バチカン市国にある,ローマ・カトリック教会の主聖堂。ローマ・カトリック教会の宗教活動の中核で,キリスト教教会堂の中では世界最大の規模をもつ。歴代教皇の墓所を蔵し,教皇庁舎,ベルベデーレ庭などとともにバチカン市国を形成する。

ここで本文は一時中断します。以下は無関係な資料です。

`src/common/backend_params.svh`:
```
`ifndef BACKEND_PARAMS_SVH
`define BACKEND_PARAMS_SVH

// datapath and pc width
`define XLEN 32

// register file address width, 32 gprs
`define REG_AW 5

`endif
```
`src/common/backend_pkg.sv`:
```
package backend_pkg;
`include "backend_params.svh"

    // alu operation, one-hot
    typedef enum logic [11:0] {
        ALU_ADD   = 12'h001,
        ALU_SUB   = 12'h002,
        ALU_SLT   = 12'h004,
        ALU_SLTU  = 12'h008,
        ALU_AND   = 12'h010,
        ALU_OR    = 12'h020,
        ALU_NOR   = 12'h040,
        ALU_XOR   = 12'h080,
        ALU_SLL   = 12'h100,
        ALU_SRL   = 12'h200,
        ALU_SRA   = 12'h400,
        ALU_LU12I = 12'h800   // imm comes in already shifted
    } alu_op_e;

    // operand select, one-hot
    // middle bit picks pc for operand 1, imm for operand 2
    typedef enum logic [2:0] {
        SRC_REG    = 3'b001,
        SRC_PC_IMM = 3'b010,
        SRC_FOUR   = 3'b100   // operand 2 only, link address
    } src_sel_e;

    typedef enum logic [3:0] {
        BR_NONE = 4'd0,
        BR_BEQ  = 4'd1,
        BR_BNE  = 4'd2,
        BR_BLT  = 4'd3,
        BR_BGE  = 4'd4,
        BR_BLTU = 4'd5,
        BR_BGEU = 4'd6,
        BR_B    = 4'd7,       // pc relative, always taken
        BR_JIRL = 4'd8        // rs1 + imm
    } br_type_e;

    // 000 doubles as "no access", so the two slots add up to the active type
    typedef enum logic [2:0] {
        MT_LD_W  = 3'b000,
        MT_ST_W  = 3'b001,
        MT_LD_B  = 3'b010,
        MT_LD_H  = 3'b011,
        MT_LD_BU = 3'b100,
        MT_LD_HU = 3'b101,
        MT_ST_B  = 3'b110,
        MT_ST_H  = 3'b111
    } mem_type_e;

    typedef enum logic [1:0] {
        WB_ALU  = 2'b01,
        WB_LOAD = 2'b10
    } wb_sel_e;

    typedef struct packed {
        logic               we;
        logic [`REG_AW-1:0] waddr;
        logic [`XLEN-1:0]   wdata;
    } wb_lane_t;

    typedef struct packed {
        wb_lane_t  lane_a;    // wdata holds the alu result
        wb_lane_t  lane_b;
        mem_type_e ld_type;   // only slot b loads
        logic [1:0] addr_lo;  // byte offset of the load
        wb_sel_e   wb_sel_b;
    } ex_mem_t;

    typedef struct packed {
        wb_lane_t wb_a;
        wb_lane_t wb_b;
    } mem_wb_t;

endpackage

```
`src/common/fwd_if.sv`:
```
`timescale 1ns/100ps

interface fwd_if;
    import backend_pkg::*;

    wb_lane_t mem_a;  // lanes leaving the mem stage
    wb_lane_t mem_b;
    wb_lane_t wb_a;   // registered wb lanes
    wb_lane_t wb_b;

    // mem stage and wb register side
    modport source (output mem_a, output mem_b, output wb_a, output wb_b);

    // ex bypass side
    modport sink (input mem_a, input mem_b, input wb_a, input wb_b);

endinterface

```
`src/source/dual_backend.sv`:
```
`timescale 1ns/100ps
`include "backend_params.svh"

module dual_backend (
    input  logic               clk,
    input  logic               reset,
    // ex stage, both slots
    input  logic [`XLEN-1:0]   EX_pc_a, EX_pc_b,
    input  logic [`XLEN-1:0]   EX_rf_rdata_a1, EX_rf_rdata_a2,
    input  logic [`XLEN-1:0]   EX_rf_rdata_b1, EX_rf_rdata_b2,
    input  logic [`XLEN-1:0]   EX_imm_a, EX_imm_b,
    input  logic [`REG_AW-1:0] EX_rf_raddr_a1, EX_rf_raddr_a2,
    input  logic [`REG_AW-1:0] EX_rf_raddr_b1, EX_rf_raddr_b2,
    input  logic [2:0]         EX_alu_src_sel_a1, EX_alu_src_sel_a2,  // one-hot
    input  logic [2:0]         EX_alu_src_sel_b1, EX_alu_src_sel_b2,
    input  logic [11:0]        EX_alu_op_a, EX_alu_op_b,
    input  logic [3:0]         EX_br_type_a, EX_br_type_b,
    input  logic               EX_br_pd_a, EX_br_pd_b,  // predicted taken
    input  logic               EX_rf_we_a, EX_rf_we_b,
    input  logic [`REG_AW-1:0] EX_rf_waddr_a, EX_rf_waddr_b,
    input  logic               EX_mem_we_a, EX_mem_we_b,
    input  logic [2:0]         EX_mem_type_a, EX_mem_type_b,
    input  logic [1:0]         EX_wb_mux_select_b,  // alu or load
    // regfile write ports
    output logic               WB_rf_we_a, WB_rf_we_b,
    output logic [`REG_AW-1:0] WB_rf_waddr_a, WB_rf_waddr_b,
    output logic [`XLEN-1:0]   WB_rf_wdata_a, WB_rf_wdata_b,
    // to the front end
    output logic               br,
    output logic [`XLEN-1:0]   pc_br,
    output logic               stall,  // hold the ex inputs
    // data cache
    output logic               mem_rvalid, mem_wvalid,
    output logic [`XLEN-1:0]   mem_addr,
    output logic [2:0]         mem_type,
    output logic [`XLEN-1:0]   mem_wdata,
    input  logic               mem_rready, mem_wready,
    input  logic [`XLEN-1:0]   mem_rdata
);
    import backend_pkg::*;

    logic [`XLEN-1:0] opnd_a1, opnd_a2, opnd_b1, opnd_b2;  // bypassed operands
    logic [`XLEN-1:0] alu_res_a, alu_res_b;
    logic             kill_b;
    ex_mem_t          ex_pkt, mem_pkt;
    mem_wb_t          wb_pkt, wb_q;

    fwd_if fwd_bus ();

    assign fwd_bus.wb_a = wb_q.wb_a;
    assign fwd_bus.wb_b = wb_q.wb_b;

    operand_forward u_fwd (
        .rdata_a1(EX_rf_rdata_a1), .rdata_a2(EX_rf_rdata_a2),
        .rdata_b1(EX_rf_rdata_b1), .rdata_b2(EX_rf_rdata_b2),
        .raddr_a1(EX_rf_raddr_a1), .raddr_a2(EX_rf_raddr_a2),
        .raddr_b1(EX_rf_raddr_b1), .raddr_b2(EX_rf_raddr_b2),
        .fwd(fwd_bus.sink),
        .fwd_a1(opnd_a1), .fwd_a2(opnd_a2), .fwd_b1(opnd_b1), .fwd_b2(opnd_b2)
    );

    int_alu u_alu_a (
        .pc(EX_pc_a), .rdata1(opnd_a1), .rdata2(opnd_a2), .imm(EX_imm_a),
        .src_sel1(src_sel_e'(EX_alu_src_sel_a1)), .src_sel2(src_sel_e'(EX_alu_src_sel_a2)),
        .alu_op(alu_op_e'(EX_alu_op_a)), .result(alu_res_a)
    );

    int_alu u_alu_b (
        .pc(EX_pc_b), .rdata1(opnd_b1), .rdata2(opnd_b2), .imm(EX_imm_b),
        .src_sel1(src_sel_e'(EX_alu_src_sel_b1)), .src_sel2(src_sel_e'(EX_alu_src_sel_b2)),
        .alu_op(alu_op_e'(EX_alu_op_b)), .result(alu_res_b)
    );

    branch_unit u_br (
        .clk, .reset, .stall,
        .pc_a(EX_pc_a), .pc_b(EX_pc_b),
        .rdata_a1(opnd_a1), .rdata_a2(opnd_a2), .rdata_b1(opnd_b1), .rdata_b2(opnd_b2),
        .imm_a(EX_imm_a), .imm_b(EX_imm_b),
        .br_type_a(br_type_e'(EX_br_type_a)), .br_type_b(br_type_e'(EX_br_type_b)),
        .br_pd_a(EX_br_pd_a), .br_pd_b(EX_br_pd_b),
        .kill_b, .br, .pc_br
    );

    mem_stage u_mem (
        .alu_result_a(alu_res_a), .alu_result_b(alu_res_b),
        .rf_we_a(EX_rf_we_a), .rf_we_b(EX_rf_we_b),
        .rf_waddr_a(EX_rf_waddr_a), .rf_waddr_b(EX_rf_waddr_b),
        .mem_we_a(EX_mem_we_a), .mem_we_b(EX_mem_we_b),
        .mem_type_a(mem_type_e'(EX_mem_type_a)), .mem_type_b(mem_type_e'(EX_mem_type_b)),
        .wb_sel_b(wb_sel_e'(EX_wb_mux_select_b)),
        .rdata_a2(opnd_a2), .rdata_b2(opnd_b2), .kill_b,
        .ex_pkt, .mem_rvalid, .mem_wvalid, .mem_addr, .mem_type(mem_type), .mem_wdata,
        .stall, .mem_pkt, .mem_rdata, .mem_rready, .mem_wready, .wb_pkt,
        .fwd(fwd_bus.source)
    );

    // ex/mem freezes while the cache is busy
    stage_reg #(.payload_t(ex_mem_t)) u_ex_mem (
        .clk, .reset, .hold(stall), .bubble(1'b0), .d(ex_pkt), .q(mem_pkt)
    );

    // mem/wb takes a bubble instead, so no write repeats
    stage_reg #(.payload_t(mem_wb_t)) u_mem_wb (
        .clk, .reset, .hold(1'b0), .bubble(stall), .d(wb_pkt), .q(wb_q)
    );

    assign WB_rf_we_a    = wb_q.wb_a.we;
    assign WB_rf_we_b    = wb_q.wb_b.we;
    assign WB_rf_waddr_a = wb_q.wb_a.waddr;
    assign WB_rf_waddr_b = wb_q.wb_b.waddr;
    assign WB_rf_wdata_a = wb_q.wb_a.wdata;
    assign WB_rf_wdata_b = wb_q.wb_b.wdata;

endmodule

```
`src/source/mem_stage.sv`:
```
`timescale 1ns/100ps
`include "backend_params.svh"

module mem_stage (
    input  logic [`XLEN-1:0]       alu_result_a,
    input  logic [`XLEN-1:0]       alu_result_b,
    input  logic                   rf_we_a,
    input  logic                   rf_we_b,
    input  logic [`REG_AW-1:0]     rf_waddr_a,
    input  logic [`REG_AW-1:0]     rf_waddr_b,
    input  logic                   mem_we_a,
    input  logic                   mem_we_b,
    input  backend_pkg::mem_type_e mem_type_a,
    input  backend_pkg::mem_type_e mem_type_b,
    input  backend_pkg::wb_sel_e   wb_sel_b,
    input  logic [`XLEN-1:0]       rdata_a2,   // store data, bypassed
    input  logic [`XLEN-1:0]       rdata_b2,
    input  logic                   kill_b,
    output backend_pkg::ex_mem_t   ex_pkt,
    output logic                   mem_rvalid,
    output logic                   mem_wvalid,
    output logic [`XLEN-1:0]       mem_addr,
    output backend_pkg::mem_type_e mem_type,
    output logic [`XLEN-1:0]       mem_wdata,
    output logic                   stall,
    input  backend_pkg::ex_mem_t   mem_pkt,
    input  logic [`XLEN-1:0]       mem_rdata,
    input  logic                   mem_rready,
    input  logic                   mem_wready,
    output backend_pkg::mem_wb_t   wb_pkt,
    fwd_if.source                  fwd
);
    import backend_pkg::*;

    logic             a_is_mem;
    logic [`XLEN-1:0] byte_shift;  // addressed byte moved to the bottom
    logic [15:0]      ld_half;
    logic [`XLEN-1:0] ld_data;

    // ex side, request goes out combinationally
    assign a_is_mem   = mem_type_a != MT_LD_W;  // a never loads, nonzero means a store
    assign mem_addr   = a_is_mem ? alu_result_a : alu_result_b;
    assign mem_wdata  = a_is_mem ? rdata_a2 : rdata_b2;
    assign mem_type   = mem_type_e'(mem_type_a + mem_type_b);  // one slot at most
    assign mem_wvalid = mem_we_a | (mem_we_b & ~kill_b);
    assign mem_rvalid = wb_sel_b == WB_LOAD;
    assign stall      = ~(mem_rready | mem_wready);  // both low while cache busy

    assign ex_pkt.lane_a   = '{we: rf_we_a, waddr: rf_waddr_a, wdata: alu_result_a};
    assign ex_pkt.lane_b   = '{we: rf_we_b & ~kill_b, waddr: rf_waddr_b, wdata: alu_result_b};
    assign ex_pkt.ld_type  = mem_type_b;
    assign ex_pkt.addr_lo  = alu_result_b[1:0];
    assign ex_pkt.wb_sel_b = wb_sel_b;

    // mem side, little-endian extract
    assign byte_shift = mem_rdata >> {mem_pkt.addr_lo, 3'b000};
    assign ld_half    = mem_pkt.addr_lo[1] ? mem_rdata[31:16] : mem_rdata[15:0];

    always_comb begin
        case (mem_pkt.ld_type)
            MT_LD_B:  ld_data = {{(`XLEN-8){byte_shift[7]}}, byte_shift[7:0]};
            MT_LD_H:  ld_data = {{(`XLEN-16){ld_half[15]}}, ld_half};
            MT_LD_BU: ld_data = {{(`XLEN-8){1'b0}}, byte_shift[7:0]};
            MT_LD_HU: ld_data = {{(`XLEN-16){1'b0}}, ld_half};
            default:  ld_data = mem_rdata;  // ld.w
        endcase
    end

    assign wb_pkt.wb_a = mem_pkt.lane_a;
    assign wb_pkt.wb_b = '{we:    mem_pkt.lane_b.we,
                           waddr: mem_pkt.lane_b.waddr,
                           wdata: (mem_pkt.wb_sel_b == WB_LOAD) ? ld_data
                                                                : mem_pkt.lane_b.wdata};

    // mem lanes bypass with the final write data, load result included
    assign fwd.mem_a = wb_pkt.wb_a;
    assign fwd.mem_b = wb_pkt.wb_b;

endmodule

```
`src/execute/branch_unit.sv`:
```
`timescale 1ns/100ps
`include "backend_params.svh"

module branch_unit (
    input  logic                  clk,
    input  logic                  reset,
    input  logic                  stall,
    input  logic [`XLEN-1:0]      pc_a,
    input  logic [`XLEN-1:0]      pc_b,
    input  logic [`XLEN-1:0]      rdata_a1,
    input  logic [`XLEN-1:0]      rdata_a2,
    input  logic [`XLEN-1:0]      rdata_b1,
    input  logic [`XLEN-1:0]      rdata_b2,
    input  logic [`XLEN-1:0]      imm_a,
    input  logic [`XLEN-1:0]      imm_b,
    input  backend_pkg::br_type_e br_type_a,
    input  backend_pkg::br_type_e br_type_b,
    input  logic                  br_pd_a,  // 1 = predicted taken
    input  logic                  br_pd_b,
    output logic                  kill_b,
    output logic                  br,
    output logic [`XLEN-1:0]      pc_br
);
    import backend_pkg::*;

    logic             taken_a;
    logic             taken_b;
    logic             mis_a;
    logic             mis_b;
    logic [`XLEN-1:0] tgt_a;
    logic [`XLEN-1:0] tgt_b;
    logic             stall_q;  // stall seen last cycle

    function automatic logic taken_of(
        input br_type_e         t,
        input logic [`XLEN-1:0] rs1,
        input logic [`XLEN-1:0] rs2
    );
        case (t)
            BR_BEQ:        return rs1 == rs2;
            BR_BNE:        return rs1 != rs2;
            BR_BLT:        return $signed(rs1) < $signed(rs2);
            BR_BGE:        return $signed(rs1) >= $signed(rs2);
            BR_BLTU:       return rs1 < rs2;
            BR_BGEU:       return rs1 >= rs2;
            BR_B, BR_JIRL: return 1'b1;
            default:       return 1'b0;  // not a branch
        endcase
    endfunction

    // corrected pc, fall-through when not taken
    function automatic logic [`XLEN-1:0] target_of(
        input br_type_e         t,
        input logic             taken,
        input logic [`XLEN-1:0] pc,
        input logic [`XLEN-1:0] rs1,
        input logic [`XLEN-1:0] imm
    );
        if (!taken) begin
            return pc + 4;
        end
        return (t == BR_JIRL) ? rs1 + imm : pc + imm;
    endfunction

    assign taken_a = taken_of(br_type_a, rdata_a1, rdata_a2);
    assign taken_b = taken_of(br_type_b, rdata_b1, rdata_b2);
    assign mis_a   = taken_a != br_pd_a;
    assign mis_b   = taken_b != br_pd_b;
    assign tgt_a   = target_of(br_type_a, taken_a, pc_a, rdata_a1, imm_a);
    assign tgt_b   = target_of(br_type_b, taken_b, pc_b, rdata_b1, imm_b);

    always_ff @(posedge clk) begin
        if (reset) begin
            stall_q <= 1'b0;
        end else begin
            stall_q <= stall;
        end
    end

    assign kill_b = mis_a;  // b sits on the wrong path
    // a held pair only reports on its first cycle
    assign br     = (mis_a | mis_b) & ~stall_q;
    assign pc_br  = mis_a ? tgt_a : tgt_b;  // older slot first

endmodule

```
`src/execute/int_alu.sv`:
```
`timescale 1ns/100ps
`include "backend_params.svh"

module int_alu (
    input  logic [`XLEN-1:0]      pc,
    input  logic [`XLEN-1:0]      rdata1,  // already bypassed
    input  logic [`XLEN-1:0]      rdata2,
    input  logic [`XLEN-1:0]      imm,
    input  backend_pkg::src_sel_e src_sel1,
    input  backend_pkg::src_sel_e src_sel2,
    input  backend_pkg::alu_op_e  alu_op,
    output logic [`XLEN-1:0]      result
);
    import backend_pkg::*;

    logic [`XLEN-1:0] op1;
    logic [`XLEN-1:0] op2;
    logic [4:0]       shamt;  // low five bits only

    always_comb begin
        case (src_sel1)
            SRC_PC_IMM: op1 = pc;       // pcaddu12i, bl link
            default:    op1 = rdata1;
        endcase
        case (src_sel2)
            SRC_PC_IMM: op2 = imm;
            SRC_FOUR:   op2 = 4;        // return address pc+4
            default:    op2 = rdata2;
        endcase
    end

    assign shamt = op2[4:0];

    always_comb begin
        case (alu_op)
            ALU_ADD:   result = op1 + op2;
            ALU_SUB:   result = op1 - op2;
            ALU_SLT:   result = {{(`XLEN-1){1'b0}}, $signed(op1) < $signed(op2)};
            ALU_SLTU:  result = {{(`XLEN-1){1'b0}}, op1 < op2};
            ALU_AND:   result = op1 & op2;
            ALU_OR:    result = op1 | op2;
            ALU_NOR:   result = ~(op1 | op2);
            ALU_XOR:   result = op1 ^ op2;
            ALU_SLL:   result = op1 << shamt;
            ALU_SRL:   result = op1 >> shamt;
            ALU_SRA:   result = $signed(op1) >>> shamt;  // keeps the sign
            ALU_LU12I: result = op2;  // decode did the shift
            default:   result = '0;   // no op selected
        endcase
    end

endmodule

```
`src/execute/operand_forward.sv`:
```
`timescale 1ns/100ps
`include "backend_params.svh"

module operand_forward (
    input  logic [`XLEN-1:0]   rdata_a1,
    input  logic [`XLEN-1:0]   rdata_a2,
    input  logic [`XLEN-1:0]   rdata_b1,
    input  logic [`XLEN-1:0]   rdata_b2,
    input  logic [`REG_AW-1:0] raddr_a1,
    input  logic [`REG_AW-1:0] raddr_a2,
    input  logic [`REG_AW-1:0] raddr_b1,
    input  logic [`REG_AW-1:0] raddr_b2,
    fwd_if.sink                fwd,
    output logic [`XLEN-1:0]   fwd_a1,
    output logic [`XLEN-1:0]   fwd_a2,
    output logic [`XLEN-1:0]   fwd_b1,
    output logic [`XLEN-1:0]   fwd_b2
);
    import backend_pkg::*;

    wb_lane_t lanes [4];  // index 0 is the youngest producer

    // walk oldest to youngest so the youngest match is left standing
    function automatic logic [`XLEN-1:0] bypass(
        input logic [`REG_AW-1:0] raddr,
        input logic [`XLEN-1:0]   rdata,
        input wb_lane_t           lane [4]
    );
        logic [`XLEN-1:0] val;
        val = rdata;  // regfile value if nothing in flight
        for (int i = 3; i >= 0; i--) begin
            if (lane[i].we && lane[i].waddr == raddr && raddr != '0) begin
                val = lane[i].wdata;  // r0 is never bypassed
            end
        end
        return val;
    endfunction

    assign lanes[0] = fwd.mem_b;  // b is younger than a in the same pair
    assign lanes[1] = fwd.mem_a;
    assign lanes[2] = fwd.wb_b;
    assign lanes[3] = fwd.wb_a;

    assign fwd_a1 = bypass(raddr_a1, rdata_a1, lanes);
    assign fwd_a2 = bypass(raddr_a2, rdata_a2, lanes);
    assign fwd_b1 = bypass(raddr_b1, rdata_b1, lanes);
    assign fwd_b2 = bypass(raddr_b2, rdata_b2, lanes);

endmodule

```
`src/source/stage_reg.sv`:
```
`timescale 1ns/100ps

module stage_reg #(
    parameter type payload_t = logic
) (
    input  logic     clk,
    input  logic     reset,
    input  logic     hold,    // keep current contents
    input  logic     bubble,  // load an empty slot, wins over hold
    input  payload_t d,
    output payload_t q
);

    always_ff @(posedge clk) begin
        if (reset || bubble) begin
            q <= '0;
        end else if (!hold) begin
            q <= d;
        end
    end

endmodule

```
==> config.mk <==
export PLATFORM = sky130hd
export DESIGN_NAME = scsi_reply_gen_flat
export DESIGN_NICKNAME = d
export VERILOG_FILES = /design/src/source/scsi_pkg.sv /design/src/source/scsi_xfer_if.sv /design/src/source/scsi_cmd_if.sv /design/src/source/scsi_reply_gen.sv /design/src/flat_wrapper.sv
export SDC_FILE = /design/constraint.sdc
export NUM_CORES = 1
export LEC_CHECK = 0
export BUFFER_PORTS_ARGS = -buffer_cell sky130_fd_sc_hd__buf_2
export CORE_UTILIZATION = 45
export CTS_BUF_LIST = sky130_fd_sc_hd__clkbuf_4 sky130_fd_sc_hd__clkbuf_8
export DETAILED_ROUTE_END_ITERATION = 6
export MAX_ROUTING_LAYER = met4
export PLACE_DENSITY = 0.88
export SYNTH_ARGS = -nofsm -noshare
export SYNTH_HDL_FRONTEND = slang
export SYNTH_SLANG_ARGS = --single-unit
export TNS_END_PERCENT = 5
==> constraint.sdc <==
create_clock -name clk -period 2.4 [get_ports clk]
set_input_delay 0.24 -clock clk [delete_from_list [all_inputs] [get_ports clk]]
set_output_delay 0.24 -clock clk [all_outputs]
set_load 0.05 [all_outputs]
==> src/source/scsi_pkg.sv <==
/*
 * shared definitions for the scsi disk target
 * bus phase, opcode, transfer kind and status enums
 * message code, block geometry and capacity padding
 * block address and byte counter types
 */
package scsi_pkg;

	// bus phase as seen by the initiator, data out is target to initiator
	typedef enum logic [2:0] {
		IDLE,
		CMD_IN,
		DATA_OUT,
		DATA_IN,
		STATUS_OUT,
		MESSAGE_OUT
	} phase_t;

	// supported command opcodes, anything else is reported as check condition
	typedef enum logic [7:0] {
		TEST_UNIT_READY = 8'h00,
		FORMAT          = 8'h04,
		READ6           = 8'h08,
		WRITE6          = 8'h0a,
		INQUIRY         = 8'h12,
		MODE_SELECT     = 8'h15,
		MODE_SENSE      = 8'h1a,
		READ_CAPACITY   = 8'h25,
		READ10          = 8'h28,
		WRITE10         = 8'h2a
	} opcode_t;

	// direction of the data phase a command needs
	typedef enum logic [1:0] {
		NONE,
		TO_INITIATOR,
		FROM_INITIATOR
	} xfer_kind_t;

	typedef enum logic [7:0] {
		GOOD            = 8'h00,
		CHECK_CONDITION = 8'h02
	} status_t;

	localparam logic [7:0] MSG_CMD_COMPLETE = 8'h00;

	// one sector per block
	localparam int BLOCK_BYTES = 512;
	localparam int BLOCK_SHIFT = 9;
	// blocks reported on top of the mounted image size
	localparam int CAPACITY_PAD = 96;

	typedef logic [31:0] lba_t;
	typedef logic [31:0] byte_cnt_t;

endpackage
==> src/source/scsi_xfer_if.sv <==
/*
 * data phase path between phase controller, sector buffer and reply tables
 * byte counter, stored byte strobe, block request and busy
 */
`timescale 1ns/10ps

interface scsi_xfer_if;
	import scsi_pkg::*;

	byte_cnt_t  data_cnt;
	logic       din_stb;
	logic [7:0] din;
	// level requests, the buffer turns their rising edge into io_rd / io_wr
	logic       fetch_req;
	logic       store_req;
	logic       io_busy;
	logic [7:0] buf_byte;
	// byte shown to the initiator in data out
	logic [7:0] out_byte;

	modport phase (output data_cnt, din_stb, din, fetch_req, store_req,
		input io_busy, out_byte);
	modport buffer (input data_cnt, din_stb, din, fetch_req, store_req,
		output io_busy, buf_byte);
	modport reply (input data_cnt, buf_byte, output out_byte);

endinterface

==> src/source/scsi_cmd_if.sv <==
/*
 * command path between phase controller and decoder
 * raw command bytes with store strobe and clear
 * decoded opcode, transfer kind, block address and data length
 */
`timescale 1ns/10ps

interface scsi_cmd_if;
	import scsi_pkg::*;

	logic [7:0] cmd_byte;
	logic       cmd_stb;
	logic       cmd_clr;

	// decoded fields, valid while cmd_done is high
	logic       cmd_done;
	logic       cmd_known;
	opcode_t    opcode;
	xfer_kind_t kind;
	lba_t       lba;
	byte_cnt_t  data_len;

	modport phase (output cmd_byte, cmd_stb, cmd_clr,
		input cmd_done, cmd_known, opcode, kind, data_len);
	modport decoder (input cmd_byte, cmd_stb, cmd_clr,
		output cmd_done, cmd_known, opcode, kind, lba, data_len);
	// data side blocks only look at the command and its address
	modport user (input opcode, lba);

endinterface
$ cat src/source/scsi_xfer_if.sv
/*
 * data phase path between phase controller, sector buffer and reply tables
 * byte counter, stored byte strobe, block request and busy
 */
`timescale 1ns/10ps

interface scsi_xfer_if;
	import scsi_pkg::*;

	byte_cnt_t  data_cnt;
	logic       din_stb;
	logic [7:0] din;
	// level requests, the buffer turns their rising edge into io_rd / io_wr
	logic       fetch_req;
	logic       store_req;
	logic       io_busy;
	logic [7:0] buf_byte;
	// byte shown to the initiator in data out
	logic [7:0] out_byte;

	modport phase (output data_cnt, din_stb, din, fetch_req, store_req,
		input io_busy, out_byte);
	modport buffer (input data_cnt, din_stb, din, fetch_req, store_req,
		output io_busy, buf_byte);
	modport reply (input data_cnt, buf_byte, output out_byte);

endinterface
## config.mk

```make
export PLATFORM = sky130hd
export DESIGN_NAME = oramCryptTop
export DESIGN_NICKNAME = d
export VERILOG_FILES = /design/src/source/oramCryptPkg.sv /design/src/source/keyRequestIf.sv /design/src/source/bucketSequencer.sv /design/src/source/chunkCombiner.sv /design/src/source/chunkFifo.sv /design/src/source/keystreamLane.sv /design/src/source/oramCryptTop.sv
export SDC_FILE = /design/constraint.sdc
export NUM_CORES = 2
export LEC_CHECK = 0
export BUFFER_PORTS_ARGS = -buffer_cell sky130_fd_sc_hd__buf_2
export CAP_MARGIN = 10
export CORE_MARGIN = 4
export CORE_UTILIZATION = 50
export CTS_BUF_LIST = sky130_fd_sc_hd__clkbuf_8
export DETAILED_ROUTE_END_ITERATION = 12
export MAX_ROUTING_LAYER = met4
export PLACE_DENSITY = 0.77
export SLEW_MARGIN = 20
export SYNTH_ARGS = -nofsm -noshare
export SYNTH_HDL_FRONTEND = slang
export SYNTH_HIERARCHICAL = 1
export SYNTH_SLANG_ARGS = --single-unit
```

## constraint.sdc

```tcl
create_clock -name Clock -period 10.1 [get_ports Clock]
set_input_delay 1.01 -clock Clock [delete_from_list [all_inputs] [get_ports Clock]]
set_output_delay 1.01 -clock Clock [all_outputs]
set_load 0.1 [all_outputs]
```
**config.mk**
```make
export PLATFORM = sky130hd
export DESIGN_NAME = autotest_top
export DESIGN_NICKNAME = d
export VERILOG_FILES = /design/src/autotest_cfg_pkg.sv /design/src/autotest_state_pkg.sv /design/src/autotest_fsm.sv /design/src/autotest_top.sv /design/src/block_buffer.sv /design/src/result_writer.sv /design/src/run_timer.sv /design/src/test_vector_regs.sv
export SDC_FILE = /design/constraint.sdc
export NUM_CORES = 2
export LEC_CHECK = 0
export BUFFER_PORTS_ARGS = -buffer_cell sky130_fd_sc_hd__buf_2
export CAP_MARGIN = 10
export CORE_UTILIZATION = 45
export CTS_CLUSTER_SIZE = 40
export DETAILED_ROUTE_END_ITERATION = 7
export PLACE_DENSITY = 0.56
export SKIP_LAST_GASP = 1
export SLEW_MARGIN = 5
export SYNTH_ARGS = -nofsm -noshare
export SYNTH_HDL_FRONTEND = slang
export SYNTH_HIERARCHICAL = 1
export SYNTH_SLANG_ARGS = --single-unit
export TNS_END_PERCENT = 50
```
**constraint.sdc**
```tcl
create_clock -name clk -period 13.15 [get_ports clk]
set_clock_uncertainty 0.2 [all_clocks]
set_input_delay 1.315 -clock clk [delete_from_list [all_inputs] [get_ports clk]]
set_output_delay 1.315 -clock clk [all_outputs]
set_load 0.02 [all_outputs]
```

324年ローマ皇帝コンスタンティヌス1世によって創建され,ルネサンス,バロック時代に現大聖堂が新築された。創建時の旧聖堂は使徒ペテロの墓の上に位置する5廊のバシリカ式教会堂であったが,老朽化したため,15世紀の教皇ニコラウス5世(在位1447-55)が全面的改修に着手した。一流の建築家が参加した新大聖堂の建設はイタリア・ルネサンス最大の建築事業で,とくにブラマンテとミケランジェロの果たした役割は大きい。ブラマンテは,教皇ユリウス2世の依頼で,四隅に塔,中央に半球単殻ドームをもつギリシア十字形平面の設計案を用意し,その没後はラファエロ,A.daサンガロ(イル・ジョバネ)が建設主任となった。しかし,工事は設計変更や補強の繰返し,ローマ劫掠などによって進捗せず,1547年教皇パウルス3世(在位1534-49)はミケランジェロを主任建築家に任命して竣工をめざした。彼は前任者サンガロの煩瑣な計画を排して純化された中央交差部の量塊感を強め,同時に東腕部をわずかに延長して集中・バシリカ両形式の融合をはかった。現大聖堂の中核部,16本のリブから成る円蓋の二重殻構造,巨大オーダーによる均一な外壁はこの案にもとづいている。その没後1585-90年にジャコモ・デラ・ポルタは中央円蓋をやや尖頭形に改めて完成させ,17世紀後半には,バシリカ式平面(ラテン十字プラン)を求めた反宗教改革の理念に従ってカルロ・マデルノが身廊部を3柱間延長し,現ファサードを補った。大聖堂の全長は194m,ファサードの幅114.7m,高さ45.4m,円蓋内径42m,頂塔を含む地上高は132.5mに達し,1962-65年の第2バチカン公会議で全世界の司教2816人が身廊に参集できたことからもその大きさが知られる。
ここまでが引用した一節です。